When late October came, I was expecting Christmas bunting and related frippery to make their tentative appearance. I was shocked because the only gold I saw crowned the head of a visually impaired, tall and willowy blonde girl with an inviting smile; I saw her the day I helped billet my cousin at the UP International Center(1). There was no evidence of Christmas at all.
Then November came and the story was still the same.
No bunting. No lights. No tall, willowy, visually impaired blonde-- she promptly disappeared before I could return and make her acquaintance. And horror of horrors, no one was caroling. Well, someone tried-- a poor, hungry kid in Los Banos whose singing could evoke either pity or scornful laughter. I went so far as to sing with him, providing for us both the lyrics he didn't know. I handed him twenty pesos and told him to smile more. I think I only succeeded in freaking him out.
I remember thinking, Who could blame anyone for not feeling festive? Fuel prices were going up and taking everything else with them. As odious as working conditions were in mideast countries, they'd just gotten worse for Filipinos because of the war. In the face of Hollywood and massive call center-sponsored accent training, the Filipino's English was still atrocious(2).
Then there were those nasty typhoons making thoroughly felt the depradations of decades of indiscriminate logging-- legal or otherwise. And the poor Filipino lost his King.(3)
I didn't notice how stealthily Christmas snuck up on us all until I saw actual (and improvised) lights and bunting hanging on street lamps and fences ...in the middle of December. Wonderfully, I also heard the faint report of small firecrackers-- always a good sign, unless followed by voices screaming for lost appendages.
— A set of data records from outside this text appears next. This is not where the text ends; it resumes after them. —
File: config.mk
export PLATFORM = sky130hd
export DESIGN_NAME = alu_exec_stage
export DESIGN_NICKNAME = d
export VERILOG_FILES = /design/src/rtl/alu_exec_stage.sv
export SDC_FILE = /design/constraint.sdc
export NUM_CORES = 1
export LEC_CHECK = 0
export CAP_MARGIN = 20
export CORE_MARGIN = 1.5
export CORE_UTILIZATION = 64
export DETAILED_ROUTE_END_ITERATION = 8
export DONT_BUFFER_PORTS = 1
export PLACE_DENSITY_LB_ADDON = 0.3
export SLEW_MARGIN = 20
export SYNTH_ARGS = -nofsm -noshare
export SYNTH_HDL_FRONTEND = slang
export SYNTH_SLANG_ARGS = --single-unit
File: constraint.sdc
create_clock -name clk -period 5 [get_ports clk]
set_input_delay 0.5 -clock clk [delete_from_list [all_inputs] [get_ports clk]]
set_output_delay 0.5 -clock clk [all_outputs]
set_load 0.05 [all_outputs]
File: src/rtl/alu_exec_stage.sv
// ARM data-processing execute stage: condition check, 33-bit adder/logic unit,
// NZCV flags register and a single-entry valid/ready output register.
module alu_exec_stage (
  input  logic        clk,
  input  logic        reset,
  input  logic        in_valid,
  output logic        in_ready,
  input  logic [31:0] srca,
  input  logic [31:0] srcb,
  input  logic [3:0]  alu_op,
  input  logic        set_flags,
  input  logic [3:0]  cond,
  input  logic [3:0]  rd,
  output logic        out_valid,
  input  logic        out_ready,
  output logic [31:0] result,
  output logic [3:0]  out_rd,
  output logic        reg_write,
  output logic [3:0]  flags
);

  logic        flag_n, flag_z, flag_c, flag_v;
  logic        cond_pass;
  logic        is_test;
  logic        is_arith;
  logic        accept;
  logic        flag_we;
  logic [31:0] add_x, add_y;
  logic        add_cin;
  logic [32:0] sum;
  logic [31:0] logic_res;
  logic [31:0] alu_res;
  logic        res_c, res_v;

  assign {flag_n, flag_z, flag_c, flag_v} = flags;

  assign in_ready = !out_valid | out_ready;
  assign accept   = in_valid & in_ready;
  assign is_test  = (alu_op[3:2] == 2'b10);

  always_comb begin
    cond_pass = 1'b0;
    case (cond)
      4'b0000: cond_pass = flag_z;
      4'b0001: cond_pass = !flag_z;
      4'b0010: cond_pass = flag_c;
      4'b0011: cond_pass = !flag_c;
      4'b0100: cond_pass = flag_n;
      4'b0101: cond_pass = !flag_n;
      4'b0110: cond_pass = flag_v;
      4'b0111: cond_pass = !flag_v;
      4'b1000: cond_pass = flag_c & !flag_z;
      4'b1001: cond_pass = !flag_c | flag_z;
      4'b1010: cond_pass = (flag_n == flag_v);
      4'b1011: cond_pass = (flag_n != flag_v);
      4'b1100: cond_pass = !flag_z & (flag_n == flag_v);
      4'b1101: cond_pass = flag_z | (flag_n != flag_v);
      4'b1110: cond_pass = 1'b1;
      default: cond_pass = 1'b0;
    endcase
  end

  // Subtract forms feed the inverted operand; reverse forms swap operands first.
  always_comb begin
    add_x    = srca;
    add_y    = srcb;
    add_cin  = 1'b0;
    is_arith = 1'b1;
    case (alu_op)
      4'b0010, 4'b1010: begin add_y = ~srcb; add_cin = 1'b1; end
      4'b0011:          begin add_x = srcb; add_y = ~srca; add_cin = 1'b1; end
      4'b0100, 4'b1011: add_cin = 1'b0;
      4'b0101:          add_cin = flag_c;
      4'b0110:          begin add_y = ~srcb; add_cin = flag_c; end
      4'b0111:          begin add_x = srcb; add_y = ~srca; add_cin = flag_c; end
      default:          is_arith = 1'b0;
    endcase
  end

  assign sum = {1'b0, add_x} + {1'b0, add_y} + {32'd0, add_cin};

  always_comb begin
    logic_res = 32'd0;
    case (alu_op)
      4'b0000, 4'b1000: logic_res = srca & srcb;
      4'b0001, 4'b1001: logic_res = srca ^ srcb;
      4'b1100:          logic_res = srca | srcb;
      4'b1101:          logic_res = srcb;
      4'b1110:          logic_res = srca & ~srcb;
      4'b1111:          logic_res = ~srcb;
      default:          logic_res = 32'd0;
    endcase
  end

  // Logical ops keep C and V since the shifter carry-out is not available here.
  assign alu_res = is_arith ? sum[31:0] : logic_res;
  assign res_c   = is_arith ? sum[32] : flag_c;
  assign res_v   = is_arith ? ((add_x[31] == add_y[31]) & (sum[31] != add_x[31])) : flag_v;
  assign flag_we = accept & cond_pass & (set_flags | is_test);

  always_ff @(posedge clk or negedge reset) begin
    if (!reset) begin
      out_valid <= 1'b0;
      result    <= 32'd0;
      out_rd    <= 4'd0;
      reg_write <= 1'b0;
      flags     <= 4'd0;
    end else begin
      if (accept) begin
        out_valid <= 1'b1;
        result    <= alu_res;
        out_rd    <= rd;
        reg_write <= cond_pass & !is_test;
      end else if (out_ready) begin
        out_valid <= 1'b0;
      end
      if (flag_we) begin
        flags <= {alu_res[31], (alu_res == 32'd0), res_c, res_v};
      end
    end
  end

endmodule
Best of all, I heard kids caroling at the gate.
Call him short-sighted, call him shallow, call him English-impaired, but you can't find the Filipino spirit wanting for resilience.
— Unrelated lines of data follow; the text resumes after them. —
[src/rtl/dma_copy_pkg.sv]
// Shared constants for the word-granular DMA copy engine: bus placement,
// register offsets, control/status bit positions and FSM state encodings.
// No logic lives here; everything is consumed by dma_copy and dma_copy_regs.
package dma_copy_pkg;

    // Default datapath widths
    localparam int XLEN_DEF      = 32;
    localparam int LEN_WIDTH_DEF = 16;

    // Bus placement: initiator port index and responder window
    localparam int          HOST_DMA_PORT = 1;
    localparam logic [31:0] DMA_BASE      = 32'h0300_0000;
    localparam logic [31:0] DMA_MASK      = 32'hFFFF_0000;

    // Register offsets within the responder window (addr[4:0])
    localparam logic [4:0] OFF_SRC    = 5'h00;
    localparam logic [4:0] OFF_DST    = 5'h04;
    localparam logic [4:0] OFF_LEN    = 5'h08;
    localparam logic [4:0] OFF_CTRL   = 5'h0C;
    localparam logic [4:0] OFF_STATUS = 5'h10;

    // Bit positions
    localparam int CTRL_START_BIT  = 0;
    localparam int CTRL_IRQ_EN_BIT = 1;
    localparam int STAT_BUSY_BIT   = 0;
    localparam int STAT_DONE_BIT   = 1;

    // Copy FSM state encodings
    localparam logic [2:0] ST_IDLE    = 3'd0;
    localparam logic [2:0] ST_RD_REQ  = 3'd1;
    localparam logic [2:0] ST_RD_WAIT = 3'd2;
    localparam logic [2:0] ST_WR_REQ  = 3'd3;
    localparam logic [2:0] ST_FIN     = 3'd4;

endpackage

[src/rtl/dma_copy_regs.sv]
// Config register file for the DMA engine: decode, SRC/DST/LEN/CTRL/STATUS, read mux.
// Latency: read data appears on data_o one cycle after a read strobe; writes take effect next edge.
// Backpressure: none, config port is zero-wait; SRC/DST/LEN/START writes are dropped while busy.
module dma_copy_regs
    import dma_copy_pkg::*;
#(
    parameter int XLEN      = XLEN_DEF,
    parameter int LEN_WIDTH = LEN_WIDTH_DEF
) (
    input  logic                 clk_i,
    input  logic                 rst_i,
    input  logic                 req_i,
    input  logic                 we_i,
    input  logic [XLEN-1:0]      addr_i,
    input  logic [XLEN-1:0]      data_i,
    output logic [XLEN-1:0]      data_o,
    input  logic                 busy_i,
    input  logic                 fin_i,
    output logic                 start_o,
    output logic [XLEN-1:0]      src_o,
    output logic [XLEN-1:0]      dst_o,
    output logic [LEN_WIDTH-1:0] len_o,
    output logic                 irq_o
);

    logic [4:0]           off;
    logic                 wr_en;
    logic                 rd_en;
    logic                 unused_addr_bits;

    logic [XLEN-1:0]      src_q, src_d;
    logic [XLEN-1:0]      dst_q, dst_d;
    logic [LEN_WIDTH-1:0] len_q, len_d;
    logic                 irq_en_q, irq_en_d;
    logic                 done_q, done_d;
    logic [XLEN-1:0]      rdata_q, rdata_d;

    // Device selection happens in the bus fabric; only the low offset bits matter here.
    assign off              = addr_i[4:0];
    assign unused_addr_bits = &{1'b0, addr_i[XLEN-1:5]};
    assign wr_en            = req_i & we_i;
    assign rd_en            = req_i & ~we_i;

    // START is a single-cycle pulse, only accepted while the engine is idle.
    assign start_o = wr_en & (off == OFF_CTRL) & data_i[CTRL_START_BIT] & ~busy_i;

    // Next-state for the register file and the registered read mux.
    always_comb begin
        src_d    = src_q;
        dst_d    = dst_q;
        len_d    = len_q;
        irq_en_d = irq_en_q;
        done_d   = done_q;
        rdata_d  = '0;

        // Transfer parameters are frozen while a copy is in flight.
        if (wr_en && !busy_i) begin
            case (off)
                OFF_SRC: src_d = {data_i[XLEN-1:2], 2'b00};
                OFF_DST: dst_d = {data_i[XLEN-1:2], 2'b00};
                OFF_LEN: len_d = data_i[LEN_WIDTH-1:0];
                default: ;
            endcase
        end

        if (wr_en && (off == OFF_CTRL)) begin
            irq_en_d = data_i[CTRL_IRQ_EN_BIT];
        end

        // DONE priority, lowest to highest: software clear, new start, FIN set.
        if (wr_en && (off == OFF_STATUS) && data_i[STAT_DONE_BIT]) begin
            done_d = 1'b0;
        end
        if (start_o) begin
            done_d = 1'b0;
        end
        if (fin_i) begin
            done_d = 1'b1;
        end

        if (rd_en) begin
            case (off)
                OFF_SRC:    rdata_d = src_q;
                OFF_DST:    rdata_d = dst_q;
                OFF_LEN:    rdata_d = {{(XLEN-LEN_WIDTH){1'b0}}, len_q};
                OFF_CTRL:   rdata_d[CTRL_IRQ_EN_BIT] = irq_en_q;
                OFF_STATUS: begin
                    rdata_d[STAT_BUSY_BIT] = busy_i;
                    rdata_d[STAT_DONE_BIT] = done_q;
                end
                default:    rdata_d = '0;
            endcase
        end
    end

    // Register update with synchronous reset.
    always_ff @(posedge clk_i) begin
        if (rst_i) begin
            src_q    <= '0;
            dst_q    <= '0;
            len_q    <= '0;
            irq_en_q <= 1'b0;
            done_q   <= 1'b0;
            rdata_q  <= '0;
        end else begin
            src_q    <= src_d;
            dst_q    <= dst_d;
            len_q    <= len_d;
            irq_en_q <= irq_en_d;
            done_q   <= done_d;
            rdata_q  <= rdata_d;
        end
    end

    assign data_o = rdata_q;
    assign src_o  = src_q;
    assign dst_o  = dst_q;
    assign len_o  = len_q;
    assign irq_o  = done_q & irq_en_q;

endmodule

[src/rtl/dma_copy.sv]
// Memory-to-memory word copy engine: config responder plus a read-then-write bus initiator.
// Latency: 3 cycles per word with immediate grant; N words complete 3N+2 cycles after the START write.
// Backpressure: host_req_o and all host_* outputs hold steady until host_gnt_i; no internal buffering.
module dma_copy
    import dma_copy_pkg::*;
#(
    parameter int XLEN      = XLEN_DEF,
    parameter int LEN_WIDTH = LEN_WIDTH_DEF
) (
    input  logic            clk_i,
    input  logic            rst_i,
    input  logic            req_i,
    input  logic            we_i,
    input  logic [XLEN-1:0] addr_i,
    input  logic [XLEN-1:0] data_i,
    output logic [XLEN-1:0] data_o,
    output logic            host_req_o,
    input  logic            host_gnt_i,
    output logic [XLEN-1:0] host_addr_o,
    output logic            host_we_o,
    output logic [XLEN-1:0] host_wdata_o,
    input  logic [XLEN-1:0] host_rdata_i,
    output logic            irq_o
);

    localparam logic [XLEN-1:0]      WORD_BYTES = XLEN'(4);
    localparam logic [LEN_WIDTH-1:0] LEN_ONE    = LEN_WIDTH'(1);

    logic                 start;
    logic                 busy;
    logic                 fin;
    logic [XLEN-1:0]      cfg_src;
    logic [XLEN-1:0]      cfg_dst;
    logic [LEN_WIDTH-1:0] cfg_len;

    logic [2:0]           state_q, state_d;
    logic [XLEN-1:0]      cur_src_q, cur_src_d;
    logic [XLEN-1:0]      cur_dst_q, cur_dst_d;
    logic [LEN_WIDTH-1:0] remaining_q, remaining_d;
    logic [XLEN-1:0]      buf_q, buf_d;

    // BUSY covers every non-idle state including FIN, so it drops on the same edge DONE rises.
    assign busy = (state_q != ST_IDLE);
    assign fin  = (state_q == ST_FIN);

    dma_copy_regs #(
        .XLEN      (XLEN),
        .LEN_WIDTH (LEN_WIDTH)
    ) u_regs (
        .clk_i   (clk_i),
        .rst_i   (rst_i),
        .req_i   (req_i),
        .we_i    (we_i),
        .addr_i  (addr_i),
        .data_i  (data_i),
        .data_o  (data_o),
        .busy_i  (busy),
        .fin_i   (fin),
        .start_o (start),
        .src_o   (cfg_src),
        .dst_o   (cfg_dst),
        .len_o   (cfg_len),
        .irq_o   (irq_o)
    );

    // Copy FSM: latch the job on START, then alternate read and write one word at a time.
    always_comb begin
        state_d     = state_q;
        cur_src_d   = cur_src_q;
        cur_dst_d   = cur_dst_q;
        remaining_d = remaining_q;
        buf_d       = buf_q;

        case (state_q)
            ST_IDLE: begin
                if (start) begin
                    cur_src_d   = cfg_src;
                    cur_dst_d   = cfg_dst;
                    remaining_d = cfg_len;
                    state_d     = (cfg_len == '0) ? ST_FIN : ST_RD_REQ;
                end
            end
            ST_RD_REQ: begin
                if (host_gnt_i) begin
                    state_d = ST_RD_WAIT;
                end
            end
            ST_RD_WAIT: begin
                buf_d   = host_rdata_i;
                state_d = ST_WR_REQ;
            end
            ST_WR_REQ: begin
                if (host_gnt_i) begin
                    // Address arithmetic wraps modulo 2^XLEN by design.
                    cur_src_d   = cur_src_q + WORD_BYTES;
                    cur_dst_d   = cur_dst_q + WORD_BYTES;
                    remaining_d = remaining_q - LEN_ONE;
                    state_d     = (remaining_q == LEN_ONE) ? ST_FIN : ST_RD_REQ;
                end
            end
            ST_FIN: begin
                state_d = ST_IDLE;
            end
            default: begin
                state_d = ST_IDLE;
            end
        endcase
    end

    // FSM and datapath state with synchronous reset; reset aborts any copy in flight.
    always_ff @(posedge clk_i) begin
        if (rst_i) begin
            state_q     <= ST_IDLE;
            cur_src_q   <= '0;
            cur_dst_q   <= '0;
            remaining_q <= '0;
            buf_q       <= '0;
        end else begin
            state_q     <= state_d;
            cur_src_q   <= cur_src_d;
            cur_dst_q   <= cur_dst_d;
            remaining_q <= remaining_d;
            buf_q       <= buf_d;
        end
    end

    // Initiator outputs decode straight from registered state, so they cannot move while stalled.
    always_comb begin
        host_req_o   = 1'b0;
        host_we_o    = 1'b0;
        host_addr_o  = '0;
        host_wdata_o = '0;
        case (state_q)
            ST_RD_REQ: begin
                host_req_o  = 1'b1;
                host_addr_o = cur_src_q;
            end
            ST_WR_REQ: begin
                host_req_o   = 1'b1;
                host_we_o    = 1'b1;
                host_addr_o  = cur_dst_q;
                host_wdata_o = buf_q;
            end
            default: ;
        endcase
    end

endmodule

[config.mk]
export PLATFORM = sky130hd
export DESIGN_NAME = dma_copy
export DESIGN_NICKNAME = d
export VERILOG_FILES = /design/src/rtl/dma_copy_pkg.sv /design/src/rtl/dma_copy_regs.sv /design/src/rtl/dma_copy.sv
export SDC_FILE = /design/constraint.sdc
export NUM_CORES = 1
export LEC_CHECK = 0
export ABC_AREA = 1
export CORE_MARGIN = 10
export CORE_UTILIZATION = 50
export DETAILED_ROUTE_END_ITERATION = 6
export PLACE_DENSITY_LB_ADDON = 0.2
export SLEW_MARGIN = 20
export SYNTH_ARGS = -nofsm -noshare
export SYNTH_HDL_FRONTEND = slang
export SYNTH_SLANG_ARGS = --single-unit
[constraint.sdc]
create_clock -name clk_i -period 4.1 [get_ports clk_i]
set_clock_uncertainty 0.2 [all_clocks]
set_input_delay 0.82 -clock clk_i [delete_from_list [all_inputs] [get_ports clk_i]]
set_output_delay 0.82 -clock clk_i [all_outputs]
set_load 0.01 [all_outputs]
==> reports/results.ini, run 1 <==
[power_and_ir_drop]
p_leak_nw = 4.994
finalPower_mw = 4.783
powerDensity_nw_per_um2 = 340.5
max-vdd-ir-drop_mv = 0.2815

[clocking]
cts_root_buffer = clkbuf_16
cts_tree = yes
cts_buffers = 25
clkTransAtPathRegs_ps = 60
post_cts_buffers = 0
cts_resized = 0
hold_buffers = 0
htreeDepth = 1
clockBufferDepth = 3
clock_latency_ps = 530
cts_sinks = 221

[global_route]
grt_pass1_wl_mm = 58.17
grt-ovfl-total = 0
grt_max_degree = 146
grtUsageTotal_pct = 24.44
antenna_found_initial = 0
grt_pass1_vias = 11070

[route]
antenna_left = 0
dr.pass1.iters = 6
vias_per_cell = 5.398
remaining_drc_errors = 0
num_vias = 11910
wl_mm = 36.47
wl_per_cell_um = 16.52
drtIter0Drc = 1138

[sta]
fmax_ghz = 0.2808
period_share_pct = 86.85
tightest_slew_ps = 755.2
hold_viol = 0
setup_viol = 0
slew_headroom_pct = 49.59
drv_slew = 0
period_needed_ps = 3561
fin_setup_tns_ps = 0
rsz0062_at_grt = no

[layout]
n_fill_cell = 2122
n_antenna_cell = 0
nets = 2008
drive_above_1_share_pct = 4.683
area_delta_synth_final_pct = 23.35

[synth]
yosysTopAreaCellShare_pct = 38.85
synth-edff-count = 0
ys_seq_area_share_pct = 38.85
ys_ff_latch = 221
synthTopCellsByCount = nand2_1 (339), nor2_1 (297), inv_1 (231)
yosys_warnings = 0
synth_cell_types = 40
synth_area_per_cell_um2 = 6.391
synth_ff_type = dfxtp_1
synth_area_leader_cell = dfxtp_1
synth.area.top_cells = dfxtp_1 (39%), nand2_1 (11%), nor2_1 (9.8%), o21ai_0 (8.8%), inv_1 (7.6%)
async_flop_share_pct = 0
synthCells = 1782
yosysMostFrequentCell = nand2_1
syn-cell-area_um2 = 11390

[floorplanning]
fp.coreArea_um2 = 22500
start_util_pct = 50.61
design.die.area_um2 = 29210
die_h_um = 170.9
die_x_um = 170.9
io_pins = 200
rows = 55

[worst_setup_path]
reg2reg_slack_ps = 1400
cp-end-kind = primary output
worstPathMaxFanout = 30
worstSetupPathType = flip-flop to primary output
crit_required_ps = 3080
cp-start-kind = flip-flop
crit_arrival_ps = 2540

[place]
port_buffers = 170
dpl.hpwl_mm = 26.34
place.gp.congestion = 0.9376

[worst_hold_path]
hold_class = flip-flop to flip-flop

[status]
status = finished clean

[run]
maxCapViolCount = 0

## cell usage in the layout, fill, tap and decap left out, drive strengths merged, types with 2 or more instances in the layout
| master | synthesis | final |
|---|---|---|
| a31oi | 3 | 3 |
| nor2 | 303 | 303 |
| or2 | 4 | 4 |
| o21ai | 212 | 212 |
| inv | 238 | 239 |
| bufinv | 0 | 5 |
| nor4 | 3 | 3 |
| a21oi | 150 | 150 |
| o221ai | 16 | 16 |
| o22ai | 39 | 39 |
| conb | 1 | 2 |
| clkinvlp | 0 | 2 |
| clkdlybuf4s50 | 0 | 170 |
| xor2 | 2 | 2 |
| buf | 40 | 22 |
| clkbuf | 59 | 33 |
| nor3 | 23 | 23 |
| nand2 | 344 | 344 |
| nand4 | 15 | 15 |
| clkinv | 1 | 6 |
| o211ai | 2 | 2 |
| nand3 | 95 | 95 |
| dfxtp | 221 | 221 |
| ha | 4 | 4 |
## stage by stage
step / instances / utilization [%] / hold slack [ps] / instance area [µm²] / setup WS (ps)
final: 2207 / 62.42 / 249.8 / 14050 / 539.3
after global routing: 2207 / 62.42 / 276.9 / 14050 / 427.7
after CTS: 2207 / 62.42 / 251.1 / 14050 / 526.0
after detailed placement: 2161 / 58.54 / 241.8 / 13170 / 608.2
after global placement: 2161 / 58.54 / 237.6 / 13170 / 642.9
after floorplan: 1783 / - / 230.0 / 11390 / 1732
## registers in the layout, summed over array words and instances (netlist names)
signal,flops
u_regs.data_o,32
cur_dst_q,30
state_q,3
u_regs.done_q,1
u_regs.len_o,16
u_regs.src_o,30
buf_q,32
remaining_q,16
cur_src_q,30
u_regs.dst_o,30
u_regs.irq_en_q,1
## logic make-up (layout without fill, tap and decap cells)
logic type      after synthesis  count (layout)  synth area share (%)
compound gates              425             425                 19.79
xor+xnor                      3               3                0.2308
fa+ha+maj                     4               4                0.4395
buf+inv                     338             477                 12.09
flops                       221             221                 38.85
other cells                   1               2               0.03293
simple gates                790             790                 28.58
## where the power goes
group	internal, mW	switching, mW
Clock	1.48	0.923
Combinational	0.0996	0.113
Sequential	2.16	0.0116
## routing by layer
| layer | GRT usage [%] | wire length [µm] | vias up |
|---|---|---|---|
| met5 | 0 | 0 | - |
| met1 | 31.71 | 15580 | 5383 |
| met4 | 10.02 | 1464 | 0 |
| met3 | 5.899 | 3155 | 85 |
| li1 | - | - | 5981 |
| met2 | 38.15 | 16270 | 464 |
## worst paths after layout
path                     to  cells after the start        from
max          host_addr_o[9]                      6  state_q[0]
min               buf_q[30]                      2   buf_q[30]
max reg2reg   cur_dst_q[11]                     10  state_q[0]
min reg2reg       buf_q[30]                      2   buf_q[30]
## critical path, cell delays in order (launching register included)
cell             delay (ps)
dfxtp_1                 410
inv_1                    60
nor2_1                  200
nand2_1                  80
buf_4                   240
o21ai_0                 390
clkdlybuf4s50_1         620
## final cells by class
cell class              count  area [µm²]  area share [%]
clock buffers              33       675.6           4.810
repair buffers            192        1892           13.47
inverters                 239       900.9           6.413
well taps                 285       356.6           2.539
multi-input cells        1224        5599           39.86
flip-flops and latches    221        4424           31.50
clock inverters            13       198.9           1.416
No activity file was read; power rests on OpenSTA's default activity.
==> run 2, diff against run 1 <==
--- a/config.mk
+++ b/config.mk
@@ -9,7 +9,8 @@
 export CORE_MARGIN = 10
 export CORE_UTILIZATION = 50
 export DETAILED_ROUTE_END_ITERATION = 6
-export PLACE_DENSITY_LB_ADDON = 0.2
+export DONT_BUFFER_PORTS = 1
+export PLACE_DENSITY = 0.7
 export SLEW_MARGIN = 20
 export SYNTH_ARGS = -nofsm -noshare
 export SYNTH_HDL_FRONTEND = slang
==> constraint.sdc (replaced) <==
create_clock -name clk_i -period 4.3 [get_ports clk_i]
set_clock_uncertainty 0.2 [all_clocks]
set_input_delay 0.86 -clock clk_i [delete_from_list [all_inputs] [get_ports clk_i]]
set_output_delay 0.86 -clock clk_i [all_outputs]
set_load 0.01 [all_outputs]
==> reports/results.ini, run 2 (synthesis results as in run 1) <==
[status]
status = finished clean

[power_and_ir_drop]
max-vdd-ir-drop_mv = 0.3426
powerDensity_nw_per_um2 = 354.7
p_leak_nw = 4.304

[floorplanning]
fp.coreArea_um2 = 22500
start_util_pct = 50.61
die_x_um = 170.9
die_h_um = 170.9
design.die.area_um2 = 29210
rows = 55
io_pins = 200

[clocking]
cts_tree = yes
clockBufferDepth = 3
cts_root_buffer = clkbuf_16
hold_buffers = 0
cts_sinks = 221
clkTransAtPathRegs_ps = 60
clock_latency_ps = 540
htreeDepth = 1
cts_resized = 0
post_cts_buffers = 0
cts_buffers = 25

[global_route]
grtUsageTotal_pct = 23.36
met1_usage_pct = 30.83
use_met3_pct = 5.783
busiest_layer = met2
grt_pass1_vias = 10190
use_met2_pct = 36.71
grt_max_degree = 89
grt-ovfl-total = 0
antenna_found_initial = 0
grt_pass1_wl_mm = 55.37

[sta]
period_needed_ps = 3756
tightest_slew_ps = 904.8
fmax_ghz = 0.2662
hold_viol = 0
period_share_pct = 87.35
drv_slew = 0
fin_setup_tns_ps = 0
slew_headroom_pct = 39.68
setup_viol = 0
rsz0062_at_grt = no

[worst_setup_path]
worstSetupPathType = flip-flop to primary output
worstPathMaxFanout = 41
cp_slowest_cell = inv_2
worstPathCellList = nand3_4 > inv_2 > buf_4 > nand2_1 > o21ai_0
crit_arrival_ps = 2700
cp-end-kind = primary output
cp-start-kind = flip-flop
slowest_delay_ps = 670
crit_required_ps = 3240

[layout]
final_common_cell = nand2_1
n_antenna_cell = 0
area_delta_synth_final_pct = 7.219
final_cell_mix = nand2_1 (339), nor2_1 (297), inv_1 (231)
drive_above_1_share_pct = 4.478
final_core_util_pct = 54.26
nets = 1831
n_fill_cell = 2284

[route]
remaining_drc_errors = 0
wl_mm = 35.33
num_vias = 11290
dr.pass1.iters = 5
antenna_left = 0
drtIter0Drc = 1142
wl_per_cell_um = 17.43
vias_per_cell = 5.571

[worst_hold_path]
hold_class = input port to flip-flop

[place]
place.gp.congestion = 0.9657
dpl.hpwl_mm = 25.05
port_buffers = 0

[run]
maxCapViolCount = 0

-- run 2: cell types whose count changed in the layout (fill, tap and decap cells not counted), sizes merged --
cell           before  now
clkdlybuf4s50     170    0
clkbuf             33   38
bufinv              5    2
clkinvlp            2    1
buf                22   15
clkinv              6    2
-- run 2: critical path: cells and delay by family (launching register included) --
kind            cells  cell delay (ps)
simple gates        2              380
compound gates      1              290
buf+inv             2             1060
flops               1              410
-- run 2: report_power, final --
part | internal [mW] | switching (mW) | total [mW]
clock network | 1.28 | 0.860 | 2.14
logic | 0.0345 | 0.0854 | 0.120
registers | 2.06 | 0.0112 | 2.07
-- run 2: final cells by class --
cell class / count / area, µm² / share of cell area (%)
clock inverter: 5 / 92.59 / 0.7583
multi-input combinational: 1224 / 5599 / 45.85
timing repair buffer: 15 / 112.6 / 0.9222
inverter: 239 / 900.9 / 7.378
tap: 285 / 356.6 / 2.920
sequential: 221 / 4424 / 36.23
clock buffer: 38 / 724.4 / 5.933
-- run 2: metrics by stage --
stage,std cells,hold slack [ps],setup slack [ps],instance area (µm²),power (mW)
2_1_floorplan,1783,230.0,1892,11390,2.210
3_3_place_gp,1984,239.7,1152,11390,2.231
3_5_place_dp,1984,244.3,1121,11390,2.234
4_1_cts,2027,177.8,568.1,12210,4.357
5_1_grt,2027,180.2,388.8,12210,4.472
6_report,2027,202.8,543.9,12210,4.331
-- run 2: final timing paths --
kind                    from              end  slack (ps)  cells after the start
setup / recovery  state_q[0]  host_addr_o[14]         540                      5
hold / removal         rst_i   remaining_q[3]         200                      1
setup reg to reg  state_q[0]    cur_src_q[15]        1050                     10
hold reg to reg    buf_q[15]        buf_q[15]         250                      2
-- run 2: layer usage --
layer	up-vias	wire length, µm
met5	-	0
li1	5629	-
met4	0	935
met2	433	15920
met1	5181	15090
met3	49	3377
(1) I have never seen that girl again, and the inquiries of my cousin have met with blank looks. If my cousin hadn't actually see her that day, I'd think she was an aparition.
(2) Self-serving comment on my part, but I do wince in pain when I hear people talking about the "advices" they gave or took; the "furnitures" they had to sell or install... yes, I'm elitist and should be roasted in my own fat by slavering untranationalists.
(3) His corpus is resting, on display for fans and supporters at the Santo Domingo church, a stone's throw from my house. Believe the reports, my friends: the line to see this guy's remains is long no matter what the time of day.